The refs are circling now, waiting for the right moment to intervene. And when Reynolds lands another blow to my ribs that makes me gasp, I fear I might drop, but I manage to pull him off-balance, causing him to stumble. As he tries to regain his footing, I connect with an uppercut that snaps his head back.

And sends him to the ice.

Finally, the linesmen move in, separating us as the crowd roars with bloodthirsty approval.
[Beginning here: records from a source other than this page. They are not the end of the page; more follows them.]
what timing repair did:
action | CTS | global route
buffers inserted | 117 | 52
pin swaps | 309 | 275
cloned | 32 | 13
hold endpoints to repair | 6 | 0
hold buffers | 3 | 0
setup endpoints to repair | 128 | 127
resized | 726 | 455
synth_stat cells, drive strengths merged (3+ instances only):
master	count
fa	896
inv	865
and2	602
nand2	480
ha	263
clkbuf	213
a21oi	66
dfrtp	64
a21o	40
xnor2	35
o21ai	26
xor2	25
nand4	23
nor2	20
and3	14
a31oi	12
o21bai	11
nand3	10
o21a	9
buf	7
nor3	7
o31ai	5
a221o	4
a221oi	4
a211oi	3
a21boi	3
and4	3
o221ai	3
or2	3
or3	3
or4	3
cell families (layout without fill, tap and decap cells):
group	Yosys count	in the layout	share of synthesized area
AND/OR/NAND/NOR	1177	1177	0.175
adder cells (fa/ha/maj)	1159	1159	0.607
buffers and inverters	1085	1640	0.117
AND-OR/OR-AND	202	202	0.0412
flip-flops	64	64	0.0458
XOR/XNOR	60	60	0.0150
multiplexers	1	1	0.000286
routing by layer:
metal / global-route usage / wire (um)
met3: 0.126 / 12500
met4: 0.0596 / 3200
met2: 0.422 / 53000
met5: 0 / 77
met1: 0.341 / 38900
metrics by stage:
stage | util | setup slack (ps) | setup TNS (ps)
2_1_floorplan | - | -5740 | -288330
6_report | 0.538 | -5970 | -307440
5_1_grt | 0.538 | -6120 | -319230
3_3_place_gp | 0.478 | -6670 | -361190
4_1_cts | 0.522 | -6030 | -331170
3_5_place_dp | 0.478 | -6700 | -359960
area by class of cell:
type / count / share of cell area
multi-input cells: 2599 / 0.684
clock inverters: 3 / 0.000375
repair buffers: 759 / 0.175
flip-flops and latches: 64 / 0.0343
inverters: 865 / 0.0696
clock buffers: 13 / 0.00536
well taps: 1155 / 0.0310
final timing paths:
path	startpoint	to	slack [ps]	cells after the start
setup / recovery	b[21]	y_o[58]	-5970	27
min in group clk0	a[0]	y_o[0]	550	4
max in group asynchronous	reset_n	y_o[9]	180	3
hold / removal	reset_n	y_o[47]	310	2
The student section is on their feet, chanting something I can’t make out through the buzzing in my ears. I spit a mouthful of blood onto the ice, only now becoming aware of the throbbing in my lip.

“Worth it?” Maine asks as I’m escorted to the penalty box.

I glance at Reynolds being led away, his nose bleeding and the smirk gone.

“Absolutely,” I say through swollen lips.

As I settle into the penalty box, I scan the crowd reflexively. The scout is still there, writing furiously in his notebook. Great. Either I’ve completely tanked my prospects, or he’s impressed by my willingness to defend a teammate. Who the fuck knows, and at this point, I’m not sure I care.

But then I notice something else.

Em.

She’s sitting in the middle of the student section, next to Lea and Declan, wearing my jersey—my number clearly visible even from this distance. And she looks as concerned as hell, her eyesstaying on me even as the game continues and the crowd forgets the gladiator who just earned himself four in the box.

A weird feeling spreads through my chest, warm and electric at once. It’s like someone’s switched on a light in a room I didn’t realize was dark. She’s here. Watching me play. Wearing my number. And, as if on cue, she raises her hand in a thumbs up, the gesture so dorky and sweet that I can’t help but return it.

And my split lip stings as I smile.

Thoughts of her consume me for the next four minutes, even though I still warn myself that what we have is a friendship and an arrangement, nothing more. Yet even when the penalty clock ticks down to zero, I barely notice, and it’s only when Coach screams at me that I snap out of it and hit the ice again.

As I return to the ice, I again find Em’s face in the crowd. She’s leaned forward in her seat, totally focused on the game—on me—and something about that steadies me. It’s like finding solid ground after being lost at sea. And my body, which felt leaden just minutes ago, suddenly remembers how to move.

The puck drops, and this time, it’s like my brain is three steps ahead of the play. I anticipate the Brown center’s move before he makes it, cutting off his passing lane and forcing him to dump the puck into our zone. I chase it down, feeling lighter with each stride.